Please return the entries, omitting and altering nothing.
═══ RECORD SET ═══
==> src/flat_wrapper.sv <==
// flat-port wrapper written by rule: the top's interface ports become plain ports
module hazard_ctrl_flat import pipe_ctrl_pkg::*;
#(
    parameter int MEM_TIMEOUT = 255,
    parameter int CNT_W       = 16
)
  (clk, rst, mem_timeout, stall_cycles, bus_id_inst, bus_id_valid, bus_ex_branch_taken, bus_dmem_ready, bus_pc_we, bus_ifid_we, bus_idex_we, bus_exmem_we, bus_memwb_we, bus_ifid_flush, bus_idex_flush, bus_fwd_a, bus_fwd_b);
  hazard_ctrl_if bus_i ();
  input  logic clk;
  input  logic rst;
  output logic mem_timeout;
  output logic [CNT_W-1:0] stall_cycles;
  input wire logic [$bits(bus_i.id_inst)-1:0] bus_id_inst;
  input wire logic [$bits(bus_i.id_valid)-1:0] bus_id_valid;
  input wire logic [$bits(bus_i.ex_branch_taken)-1:0] bus_ex_branch_taken;
  input wire logic [$bits(bus_i.dmem_ready)-1:0] bus_dmem_ready;
  output wire logic [$bits(bus_i.pc_we)-1:0] bus_pc_we;
  output wire logic [$bits(bus_i.ifid_we)-1:0] bus_ifid_we;
  output wire logic [$bits(bus_i.idex_we)-1:0] bus_idex_we;
  output wire logic [$bits(bus_i.exmem_we)-1:0] bus_exmem_we;
  output wire logic [$bits(bus_i.memwb_we)-1:0] bus_memwb_we;
  output wire logic [$bits(bus_i.ifid_flush)-1:0] bus_ifid_flush;
  output wire logic [$bits(bus_i.idex_flush)-1:0] bus_idex_flush;
  output wire logic [$bits(bus_i.fwd_a)-1:0] bus_fwd_a;
  output wire logic [$bits(bus_i.fwd_b)-1:0] bus_fwd_b;
  assign bus_i.id_inst = bus_id_inst;
  assign bus_i.id_valid = bus_id_valid;
  assign bus_i.ex_branch_taken = bus_ex_branch_taken;
  assign bus_i.dmem_ready = bus_dmem_ready;
  assign bus_pc_we = bus_i.pc_we;
  assign bus_ifid_we = bus_i.ifid_we;
  assign bus_idex_we = bus_i.idex_we;
  assign bus_exmem_we = bus_i.exmem_we;
  assign bus_memwb_we = bus_i.memwb_we;
  assign bus_ifid_flush = bus_i.ifid_flush;
  assign bus_idex_flush = bus_i.idex_flush;
  assign bus_fwd_a = bus_i.fwd_a;
  assign bus_fwd_b = bus_i.fwd_b;
  hazard_ctrl #(.MEM_TIMEOUT(MEM_TIMEOUT), .CNT_W(CNT_W)) u_core (.clk(clk), .rst(rst), .bus(bus_i), .mem_timeout(mem_timeout), .stall_cycles(stall_cycles));
endmodule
═══
* [EXPECTED OUTPUT]:
==> src/flat_wrapper.sv <==
// flat-port wrapper written by rule: the top's interface ports become plain ports
module hazard_ctrl_flat import pipe_ctrl_pkg::*;
#(
    parameter int MEM_TIMEOUT = 255,
    parameter int CNT_W       = 16
)
  (clk, rst, mem_timeout, stall_cycles, bus_id_inst, bus_id_valid, bus_ex_branch_taken, bus_dmem_ready, bus_pc_we, bus_ifid_we, bus_idex_we, bus_exmem_we, bus_memwb_we, bus_ifid_flush, bus_idex_flush, bus_fwd_a, bus_fwd_b);
  hazard_ctrl_if bus_i ();
  input  logic clk;
  input  logic rst;
  output logic mem_timeout;
  output logic [CNT_W-1:0] stall_cycles;
  input wire logic [$bits(bus_i.id_inst)-1:0] bus_id_inst;
  input wire logic [$bits(bus_i.id_valid)-1:0] bus_id_valid;
  input wire logic [$bits(bus_i.ex_branch_taken)-1:0] bus_ex_branch_taken;
  input wire logic [$bits(bus_i.dmem_ready)-1:0] bus_dmem_ready;
  output wire logic [$bits(bus_i.pc_we)-1:0] bus_pc_we;
  output wire logic [$bits(bus_i.ifid_we)-1:0] bus_ifid_we;
  output wire logic [$bits(bus_i.idex_we)-1:0] bus_idex_we;
  output wire logic [$bits(bus_i.exmem_we)-1:0] bus_exmem_we;
  output wire logic [$bits(bus_i.memwb_we)-1:0] bus_memwb_we;
  output wire logic [$bits(bus_i.ifid_flush)-1:0] bus_ifid_flush;
  output wire logic [$bits(bus_i.idex_flush)-1:0] bus_idex_flush;
  output wire logic [$bits(bus_i.fwd_a)-1:0] bus_fwd_a;
  output wire logic [$bits(bus_i.fwd_b)-1:0] bus_fwd_b;
  assign bus_i.id_inst = bus_id_inst;
  assign bus_i.id_valid = bus_id_valid;
  assign bus_i.ex_branch_taken = bus_ex_branch_taken;
  assign bus_i.dmem_ready = bus_dmem_ready;
  assign bus_pc_we = bus_i.pc_we;
  assign bus_ifid_we = bus_i.ifid_we;
  assign bus_idex_we = bus_i.idex_we;
  assign bus_exmem_we = bus_i.exmem_we;
  assign bus_memwb_we = bus_i.memwb_we;
  assign bus_ifid_flush = bus_i.ifid_flush;
  assign bus_idex_flush = bus_i.idex_flush;
  assign bus_fwd_a = bus_i.fwd_a;
  assign bus_fwd_b = bus_i.fwd_b;
  hazard_ctrl #(.MEM_TIMEOUT(MEM_TIMEOUT), .CNT_W(CNT_W)) u_core (.clk(clk), .rst(rst), .bus(bus_i), .mem_timeout(mem_timeout), .stall_cycles(stall_cycles));
endmodule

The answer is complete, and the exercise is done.